- Location: Mozes Kilangin Airport, Timika, Irian Jaya, Indonesia
- Date: 15 April 1996 7:00 a.m. (WIT)
- Target: Soldiers at Mozes Kilangin Airport
- Attack type: Mass shooting, workplace shooting
- Weapons: Assault rifle (Pindad SS1?)
- Deaths: 16
- Injured: 12 (including the perpetrator)
- Perpetrator: Second Lieutenant Sanurip
- Motive: Depression

= 1996 Timika shooting =

Mass shooting in Indonesia

The 1996 Timika shooting (Insiden Penembakan Timika 1996) was a mass shooting that took place on 15 April 1996 at the Mozes Kilangin Airport, Timika, Irian Jaya (now Central Papua), Indonesia, by a member of Kopassus Sec. Lt. Sanurip. Sixteen people were killed and eleven others were injured.

==Chronology==
According to military spokesmen, Sanurip was reprimanded by another officer for being noisy when he awoke in a hangar that was used by the military as a commando post since the riots in Timika had erupted. As a reaction to this Sanurip began firing with his assault rifle at about 7 a.m. He first shot five other military personnel, including Lieutenant Colonel Adel Gustinigo, commander of Detachment 81, the counter-terrorist arm of the Indonesian army's elite special forces, as well as a major and captain, and then shot indiscriminately at anyone, while running out of the hangar.

Within seconds he killed 16 people - five Kopassus officers, six ABRI soldiers and five civilians, one of them New Zealander Michael Findlay, a helicopter pilot working for Airfast - and injuring another 13 people, ten ABRI officers and three civilians. Sanurip was ultimately subdued by other soldiers after being shot in the leg.

It is believed that he fired 52 shots in total during his attack on the Airport.

==Motive==
The motive behind the rampage was not immediately known, though it was suggested that Sanurip was suffering from depression and was not in a healthy state, perhaps due to a malaria infection.

It was further reported that an army transporter, carrying two soldiers killed in Mapenduma, made a fuel stop at Timika airport that morning, and that Sanurip began shooting after seeing their remains and realising that one of them was a friend of his, though it was stated by military spokesmen this information was not true and that there was no connection between the arrival of the bodies and the mass murder.

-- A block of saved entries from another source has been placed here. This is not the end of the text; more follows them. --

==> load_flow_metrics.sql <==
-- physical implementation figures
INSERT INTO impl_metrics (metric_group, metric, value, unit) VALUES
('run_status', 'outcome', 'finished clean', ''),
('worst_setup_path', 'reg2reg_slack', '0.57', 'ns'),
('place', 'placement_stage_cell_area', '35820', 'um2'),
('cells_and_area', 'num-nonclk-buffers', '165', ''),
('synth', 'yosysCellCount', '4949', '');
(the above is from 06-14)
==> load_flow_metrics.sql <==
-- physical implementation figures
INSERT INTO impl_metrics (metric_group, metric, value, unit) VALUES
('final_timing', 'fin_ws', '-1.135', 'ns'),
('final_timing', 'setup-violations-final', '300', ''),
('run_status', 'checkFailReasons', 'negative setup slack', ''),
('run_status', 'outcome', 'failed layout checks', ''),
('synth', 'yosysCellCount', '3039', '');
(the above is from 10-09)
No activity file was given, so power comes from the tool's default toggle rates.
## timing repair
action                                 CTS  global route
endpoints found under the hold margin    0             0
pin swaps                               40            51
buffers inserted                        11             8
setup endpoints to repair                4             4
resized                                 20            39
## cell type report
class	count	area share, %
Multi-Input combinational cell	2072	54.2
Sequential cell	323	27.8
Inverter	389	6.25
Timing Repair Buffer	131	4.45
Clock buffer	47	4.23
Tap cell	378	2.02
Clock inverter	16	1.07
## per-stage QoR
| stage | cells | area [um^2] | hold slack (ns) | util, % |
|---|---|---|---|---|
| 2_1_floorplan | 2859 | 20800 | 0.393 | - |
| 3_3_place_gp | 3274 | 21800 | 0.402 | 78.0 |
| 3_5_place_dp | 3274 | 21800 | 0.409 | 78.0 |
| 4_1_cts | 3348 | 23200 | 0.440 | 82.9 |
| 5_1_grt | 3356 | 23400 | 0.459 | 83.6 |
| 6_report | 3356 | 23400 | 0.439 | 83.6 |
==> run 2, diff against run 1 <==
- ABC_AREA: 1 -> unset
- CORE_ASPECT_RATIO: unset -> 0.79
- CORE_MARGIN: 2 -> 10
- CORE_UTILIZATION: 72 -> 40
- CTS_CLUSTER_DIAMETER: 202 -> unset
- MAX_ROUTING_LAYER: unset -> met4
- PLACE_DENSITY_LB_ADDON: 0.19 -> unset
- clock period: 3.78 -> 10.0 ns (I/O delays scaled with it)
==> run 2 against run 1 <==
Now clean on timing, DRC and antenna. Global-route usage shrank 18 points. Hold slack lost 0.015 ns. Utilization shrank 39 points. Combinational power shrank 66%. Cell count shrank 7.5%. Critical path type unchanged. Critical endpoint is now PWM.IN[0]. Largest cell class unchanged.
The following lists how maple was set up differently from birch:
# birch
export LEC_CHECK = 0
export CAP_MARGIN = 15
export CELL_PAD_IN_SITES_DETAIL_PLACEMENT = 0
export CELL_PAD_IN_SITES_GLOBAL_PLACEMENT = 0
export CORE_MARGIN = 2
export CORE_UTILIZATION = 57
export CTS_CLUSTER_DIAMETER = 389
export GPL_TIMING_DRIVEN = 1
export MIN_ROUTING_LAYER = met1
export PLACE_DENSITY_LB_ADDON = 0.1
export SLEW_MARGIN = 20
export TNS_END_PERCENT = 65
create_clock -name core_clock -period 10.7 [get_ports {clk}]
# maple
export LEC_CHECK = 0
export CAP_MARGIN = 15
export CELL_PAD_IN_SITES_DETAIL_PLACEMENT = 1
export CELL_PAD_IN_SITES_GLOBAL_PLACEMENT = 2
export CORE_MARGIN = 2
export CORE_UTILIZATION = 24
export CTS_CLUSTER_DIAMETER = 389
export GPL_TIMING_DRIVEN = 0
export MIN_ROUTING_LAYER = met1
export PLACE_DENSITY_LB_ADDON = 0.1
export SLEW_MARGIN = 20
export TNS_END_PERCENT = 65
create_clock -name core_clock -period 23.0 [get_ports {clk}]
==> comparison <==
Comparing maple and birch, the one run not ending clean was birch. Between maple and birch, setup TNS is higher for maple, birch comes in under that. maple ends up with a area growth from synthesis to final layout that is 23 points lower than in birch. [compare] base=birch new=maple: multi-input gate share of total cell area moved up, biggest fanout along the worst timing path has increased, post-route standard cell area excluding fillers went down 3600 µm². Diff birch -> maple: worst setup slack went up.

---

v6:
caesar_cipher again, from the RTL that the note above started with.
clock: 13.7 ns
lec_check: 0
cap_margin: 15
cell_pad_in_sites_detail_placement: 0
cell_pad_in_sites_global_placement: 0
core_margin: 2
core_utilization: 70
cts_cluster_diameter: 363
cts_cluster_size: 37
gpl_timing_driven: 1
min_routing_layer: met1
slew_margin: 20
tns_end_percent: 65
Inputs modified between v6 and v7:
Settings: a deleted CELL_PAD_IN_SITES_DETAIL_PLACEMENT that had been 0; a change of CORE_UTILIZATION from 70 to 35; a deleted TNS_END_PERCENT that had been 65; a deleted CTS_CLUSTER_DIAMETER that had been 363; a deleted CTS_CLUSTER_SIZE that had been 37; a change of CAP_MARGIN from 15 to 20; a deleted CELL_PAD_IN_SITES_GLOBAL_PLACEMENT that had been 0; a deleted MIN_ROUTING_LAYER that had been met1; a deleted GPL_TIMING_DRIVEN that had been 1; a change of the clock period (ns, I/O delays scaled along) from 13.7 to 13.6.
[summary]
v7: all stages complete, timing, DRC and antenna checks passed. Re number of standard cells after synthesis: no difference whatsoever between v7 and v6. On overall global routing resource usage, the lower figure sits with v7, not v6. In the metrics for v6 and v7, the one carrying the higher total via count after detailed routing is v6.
==> delta: inputs <==
// apollo_top
module apollo_top(
	input clk,
   input rst_n,
	input rs232_rx,	 
	output rs232_tx,	 
	input[7:0] in_ad_data,
	output out_ad_clk,
	output Sftclk,
	output Lchclk,
	output SDout,
	output test1,
	output test2
    );
export LEC_CHECK = 0
export ABC_AREA = 1
export CAP_MARGIN = 20
export CELL_PAD_IN_SITES_DETAIL_PLACEMENT = 2
export CORE_MARGIN = 5
export CORE_UTILIZATION = 52
export CTS_CLUSTER_SIZE = 72
export GPL_TIMING_DRIVEN = 0
export HOLD_SLACK_MARGIN = 0.27
export PLACE_DENSITY_LB_ADDON = 0.25
export SETUP_SLACK_MARGIN = 2.37
export SLEW_MARGIN = 20
create_clock -name core_clock -period 20.0 [get_ports {clk}]
run.sh (not shown) runs the stock make flow with config.mk's settings and CLKGATE_MAP_FILE=.
==> quartz (differences from delta) <==
==> flow/config.mk (replaced) <==
export PLATFORM = sky130hd
export DESIGN_NAME = apollo_top
export DESIGN_NICKNAME = apollo_top
export VERILOG_FILES = /design/flow/design.v
export SDC_FILE = /design/flow/constraint.sdc
export NUM_CORES = 4
export LEC_CHECK = 0
export CAP_MARGIN = 20
export CORE_MARGIN = 2
export CORE_UTILIZATION = 72
export CTS_CLUSTER_SIZE = 51
export PLACE_DENSITY_LB_ADDON = 0.0
export SETUP_SLACK_MARGIN = 1.31
export SLEW_MARGIN = 20
==> flow/constraint.sdc (replaced) <==
create_clock -name core_clock -period 4.41 [get_ports {clk}]
set_input_delay 0.8820 -clock core_clock [delete_from_list [all_inputs] [get_ports {clk}]]
set_output_delay 0.8820 -clock core_clock [all_outputs]
set_load 0.01 [all_outputs]
==> fjord (differences from delta) <==
==> flow/config.mk (replaced) <==
export PLATFORM = sky130hd
export DESIGN_NAME = apollo_top
export DESIGN_NICKNAME = apollo_top
export VERILOG_FILES = /design/flow/design.v
export SDC_FILE = /design/flow/constraint.sdc
export NUM_CORES = 4
export LEC_CHECK = 0
export ABC_AREA = 0
export CAP_MARGIN = 10
export CELL_PAD_IN_SITES_GLOBAL_PLACEMENT = 3
export CORE_ASPECT_RATIO = 1.49
export CORE_MARGIN = 2
export CORE_UTILIZATION = 57
export GPL_TIMING_DRIVEN = 0
export MAX_ROUTING_LAYER = met4
export MIN_ROUTING_LAYER = met2
export PLACE_DENSITY_LB_ADDON = 0.12
export SETUP_SLACK_MARGIN = -0.13
export SLEW_MARGIN = 40
export TNS_END_PERCENT = 60
==> maple (differences from delta) <==
==> flow/config.mk (replaced) <==
export PLATFORM = sky130hd
export DESIGN_NAME = apollo_top
export DESIGN_NICKNAME = apollo_top
export VERILOG_FILES = /design/flow/design.v
export SDC_FILE = /design/flow/constraint.sdc
export NUM_CORES = 4
export LEC_CHECK = 0
export ABC_AREA = 0
export CAP_MARGIN = 20
export CELL_PAD_IN_SITES_DETAIL_PLACEMENT = 2
export CELL_PAD_IN_SITES_GLOBAL_PLACEMENT = 3
export CORE_MARGIN = 5
export CORE_UTILIZATION = 52
export CTS_CLUSTER_SIZE = 50
export GPL_TIMING_DRIVEN = 0
export HOLD_SLACK_MARGIN = 0.27
export MIN_ROUTING_LAYER = met2
export PLACE_DENSITY_LB_ADDON = 0.25
export SETUP_SLACK_MARGIN = 2.37
export SLEW_MARGIN = 30
==> summary of the runs <==
- Between maple and quartz, the lower critical path depth is in maple (gap 2).
- Against maple, the global-route usage of quartz is lower by 30 points.
- maple produced a clean layout. fjord failed in 3_1_place_gp_skip_io with FLW-0024. quartz completed with no timing, DRC or antenna violations. delta aborted during 3_5_place_dp.
- Between maple and quartz, the lower core utilization is in maple (gap 21 points).
- The sequential power of quartz is 4.6 times that of maple.
// chip8_cpu
    module chip8_cpu (
        input wire clk,
        input wire reset,
        input wire [7:0] mem_data_in,
        input wire [15:0] key_pressed,
        output reg mem_read,
        output reg [11:0] mem_addr_out,
        output reg [7:0] mem_data_out,
        output reg mem_write
    );
For scale: about 2700 cells after synthesis, roughly 48 I/O pins, roughly 28000 sq um of cells after synthesis.
Settings: LEC_CHECK=0, ABC_AREA=0, CAP_MARGIN=20, CELL_PAD_IN_SITES_DETAIL_PLACEMENT=0, CELL_PAD_IN_SITES_GLOBAL_PLACEMENT=1, CORE_ASPECT_RATIO=0.84, CORE_MARGIN=2, CORE_UTILIZATION=64, CTS_CLUSTER_DIAMETER=160, GPL_TIMING_DRIVEN=1, PLACE_DENSITY_LB_ADDON=0.17, SETUP_SLACK_MARGIN=1.19, SLEW_MARGIN=20; clock period 20.7 ns.
run.sh (not shown) runs the stock make flow with config.mk's settings and CLKGATE_MAP_FILE=.
==> next run, changes <==
==> flow/config.mk (replaced) <==
export PLATFORM = sky130hd
export DESIGN_NAME = chip8_cpu
export DESIGN_NICKNAME = chip8_cpu
export VERILOG_FILES = /design/flow/design.v
export SDC_FILE = /design/flow/constraint.sdc
export NUM_CORES = 4
export LEC_CHECK = 0
export CAP_MARGIN = 20
export CORE_MARGIN = 2
export CORE_UTILIZATION = 72
export CTS_CLUSTER_SIZE = 25
export PLACE_DENSITY = 0.65
export SLEW_MARGIN = 20
==> flow/constraint.sdc (replaced) <==
create_clock -name core_clock -period 9.79 [get_ports {clk}]
set_input_delay 1.9580 -clock core_clock [delete_from_list [all_inputs] [get_ports {clk}]]
set_output_delay 1.9580 -clock core_clock [all_outputs]
set_load 0.01 [all_outputs]
Outcome: This time the run reached the layout checks and failed them: negative setup slack. Sequential power rises by well over a third. Worst setup slack got worse by 7.4 ns. Via count goes up by roughly a tenth. Cell count rises by a few percent. Non-clock buffer count went up by 159. Final area climbs by a few percent. Routed wire length increases by roughly a tenth.
==> next run, changes <==
--- a/flow/config.mk
+++ b/flow/config.mk
@@ -10,3 +10,2 @@
-export CORE_UTILIZATION = 72
-export CTS_CLUSTER_SIZE = 25
-export PLACE_DENSITY = 0.65
+export CORE_UTILIZATION = 57
+export CTS_CLUSTER_SIZE = 92
==> flow/constraint.sdc (replaced) <==
create_clock -name core_clock -period 6.76 [get_ports {clk}]
set_input_delay 1.3520 -clock core_clock [delete_from_list [all_inputs] [get_ports {clk}]]
set_output_delay 1.3520 -clock core_clock [all_outputs]
set_load 0.01 [all_outputs]
Effect: The changed run finished but fails on negative setup slack; wire length goes down by a few percent; die area climbs by a quarter to a third; design area climbs by a few percent; first-iteration DRC count drops by a quarter to a third.

---

build 78:
Starting RTL as in the previous note.
clock: 17.5 ns
lec_check: 0
abc_area: 0
cap_margin: 20
cell_pad_in_sites_detail_placement: 2
core_aspect_ratio: 0.62
core_margin: 5
core_utilization: 49
cts_cluster_diameter: 329
gpl_routability_driven: 1
gpl_timing_driven: 1
hold_slack_margin: 0.01
max_routing_layer: met4
min_routing_layer: met1
slew_margin: 20
Setup changes, build 78 to build 11
# build 78
export LEC_CHECK = 0
export ABC_AREA = 0
export CAP_MARGIN = 20
export CELL_PAD_IN_SITES_DETAIL_PLACEMENT = 2
export CORE_ASPECT_RATIO = 0.62
export CORE_MARGIN = 5
export CORE_UTILIZATION = 49
export CTS_CLUSTER_DIAMETER = 329
export GPL_ROUTABILITY_DRIVEN = 1
export GPL_TIMING_DRIVEN = 1
export HOLD_SLACK_MARGIN = 0.01
export MAX_ROUTING_LAYER = met4
export MIN_ROUTING_LAYER = met1
export SLEW_MARGIN = 20
create_clock -name core_clock -period 17.5 [get_ports {clk}]
# build 11
export LEC_CHECK = 0
export CAP_MARGIN = 20
export CORE_MARGIN = 2
export CORE_UTILIZATION = 70
export CTS_CLUSTER_SIZE = 24
export SETUP_SLACK_MARGIN = -0.77
export SLEW_MARGIN = 20
create_clock -name core_clock -period 8.07 [get_ports {clk}]
[summary]
- Across build 11 and build 78, a clean result was obtained everywhere but in build 11.
- Build 11 ran in full, but the layout does not pass; the checks complain about negative setup slack.
- First-pass GRT wire length: lower on build 11
- On setup slack, build 78 beats build 11.
- Count of placed standard cells including taps, build 11 and build 78: smaller value in build 11
- Build 11 — number of iterations in the first detailed-routing pass 4 higher, build 78 as reference
- Of build 11 and build 78, the run reporting the higher cell depth of the worst flop-to-flop path was build 11.
- Per the comparison of build 11 with build 78, half-perimeter wire length after placement decreased by about 34% relative to the old numbers, DRC violations left closely matched the old numbers, synthesis-to-layout area growth increased by 6.0 points relative to the old numbers.
### build 11 -> build 70
# build 11
export LEC_CHECK = 0
export CAP_MARGIN = 20
export CORE_MARGIN = 2
export CORE_UTILIZATION = 70
export CTS_CLUSTER_SIZE = 24
export SETUP_SLACK_MARGIN = -0.77
export SLEW_MARGIN = 20
create_clock -name core_clock -period 8.07 [get_ports {clk}]
# build 70
export LEC_CHECK = 0
export CAP_MARGIN = 20
export CORE_MARGIN = 2
export CORE_UTILIZATION = 40
export SLEW_MARGIN = 20
create_clock -name core_clock -period 11.7 [get_ports {clk}]
Build 70 reached the end of the flow, and the finished layout is clean on the timing, design-rule and antenna checks.
Re first-pass GRT wire length: build 70 and build 11 aren't equal, and the lower value belongs to build 70.
| final routed wirelength across all metal layers | build 70 vs build 11 | 8.4% lower |
Build 70 vs. build 11: cell area after layout went down by 3.6%.
Looking at global router's overall resource usage across build 70 and build 11, the one that comes out higher is build 11.
Inputs modified between build 70 and build 90:
# build 70
export LEC_CHECK = 0
export CAP_MARGIN = 20
export CORE_MARGIN = 2
export CORE_UTILIZATION = 40
export SLEW_MARGIN = 20
create_clock -name core_clock -period 11.7 [get_ports {clk}]
# build 90
export LEC_CHECK = 0
export CAP_MARGIN = 20
export CORE_MARGIN = 2
export CORE_UTILIZATION = 40
export SLEW_MARGIN = 20
create_clock -name core_clock -period 12.0 [get_ports {clk}]
==> results <==
- | number of logic stages on the critical path including buffering | build 90 vs build 70 | 1 lower |
- [build 90] fraction of area in clock buffers and inverters rose 0.21 points relative to build 70
- Higher non-clock buffer count was reported by build 70, not build 90.
- Comparing build 70 against build 90, there is no change at all in floorplan-stage core utilization.
- Build 90: full flow OK, the timing, design-rule and antenna checks passed
- Build 90 vs. build 70: post-placement worst setup slack went down by 51 ps.
- Summary of build 90 over build 70: number of placed cells counting well taps closely matched the old numbers, wire length increased by 1.4% relative to the old numbers, number of buffers inserted to repair setup after CTS has decreased.
- | total chip power | build 90 vs build 70 | 0.072 mW lower |

---

chip8_cpu again, from the RTL that the note above started with.
Design chip8_cpu, start of the top module:
    module chip8_cpu (
        input wire clk,
        input wire reset,
        input wire [7:0] mem_data_in,
        input wire [15:0] key_pressed,
        output reg mem_read,
        output reg [11:0] mem_addr_out,
        output reg [7:0] mem_data_out,
        output reg mem_write
    );
Settings: LEC_CHECK=0, ABC_AREA=1, CAP_MARGIN=35, CELL_PAD_IN_SITES_DETAIL_PLACEMENT=2, CELL_PAD_IN_SITES_GLOBAL_PLACEMENT=1, CORE_ASPECT_RATIO=0.62, CORE_MARGIN=9, CORE_UTILIZATION=49, CTS_CLUSTER_DIAMETER=329, CTS_CLUSTER_SIZE=90, GPL_ROUTABILITY_DRIVEN=1, GPL_TIMING_DRIVEN=1, MAX_ROUTING_LAYER=met5, MIN_ROUTING_LAYER=met1, PLACE_DENSITY_LB_ADDON=0.28, SLEW_MARGIN=35, TNS_END_PERCENT=80; clock period 17.5 ns.
The starting point stopped in detailed placement (3_5_place_dp).
Edit:
==> flow/config.mk (replaced) <==
export PLATFORM = sky130hd
export DESIGN_NAME = chip8_cpu
export DESIGN_NICKNAME = chip8_cpu
export VERILOG_FILES = /design/flow/design.v
export SDC_FILE = /design/flow/constraint.sdc
export NUM_CORES = 4
export LEC_CHECK = 0
export CAP_MARGIN = 20
export CORE_MARGIN = 2
export CORE_UTILIZATION = 40
export SLEW_MARGIN = 20
==> flow/constraint.sdc (replaced) <==
create_clock -name core_clock -period 6.8 [get_ports {clk}]
set_input_delay 1.3600 -clock core_clock [delete_from_list [all_inputs] [get_ports {clk}]]
set_output_delay 1.3600 -clock core_clock [all_outputs]
set_load 0.01 [all_outputs]
The changed run finished but failed the layout checks on setup timing.
Die size rises by 12%.
Area after synthesis rises by 2.8%.
Synthesized cell count falls by 13%.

Also repudiated were initial reports that there was a heated argument between Sanurip and his superiors prior to the shooting.

==Victims==
Among those who were killed:

- Lieutenant Colonel Adel Gustimigo, 37, Detachment 81/Kopassus
- Major Gunawan, Detachment 81/Kopassus
- Captain Djatmiko, 328th Airborne Infantry/Kostrad
- Sergeant Major Yaswanto, Kopassus
- First Sergeant Manasye, Komando Rayon Militer

- Sergeant 2nd class Joko, 752nd Battalion/Kodam VIII/Trikora
- Private Kasiyanto, 752nd Battalion/Kodam VIII/Trikora
- Private Misdiyono, 752nd Battalion/Kodam VIII/Trikora
- Private Mochtar, 752nd Battalion/Kodam VIII/Trikora
- Private Rudy, 752nd Battalion/Kodam VIII/Trikora
- Private Triyono, 752nd Battalion/Kodam VIII/Trikora

- Antonio Budi Afianto, Airfast technician
- Darmanto
- Michael Findlay, Airfast pilot
- Jimmy Watusile
- Unnamed civilian

Among those wounded was Airfast employee Sarjito.

Two Kopassus and one Kostrad treated in Gatot Subroto
Civilian in Pondok Indah
Four in Jakarta.

==Aftermath==
Sanurip was sentenced to death by a military tribunal in Jayapura on 23 April 1997. After the decision was made public, Amnesty International uttered concerns, because the court had rejected evidence regarding Sanurip's mental health.

The Military High Court in Surabaya dismissed his appeal on 18 June 1997, and also discharged him from the Indonesian Armed Forces and ordered him to pay a nominal court fee, whereupon he lodged an appeal to the Indonesian Supreme Court.

He later died in a hospital.

A military tribunal rejected the defence that Second Lieutenant Sanurip was suffering from malaria-induced depression.

The shooting is one of the deadliest workplace shootings in modern history.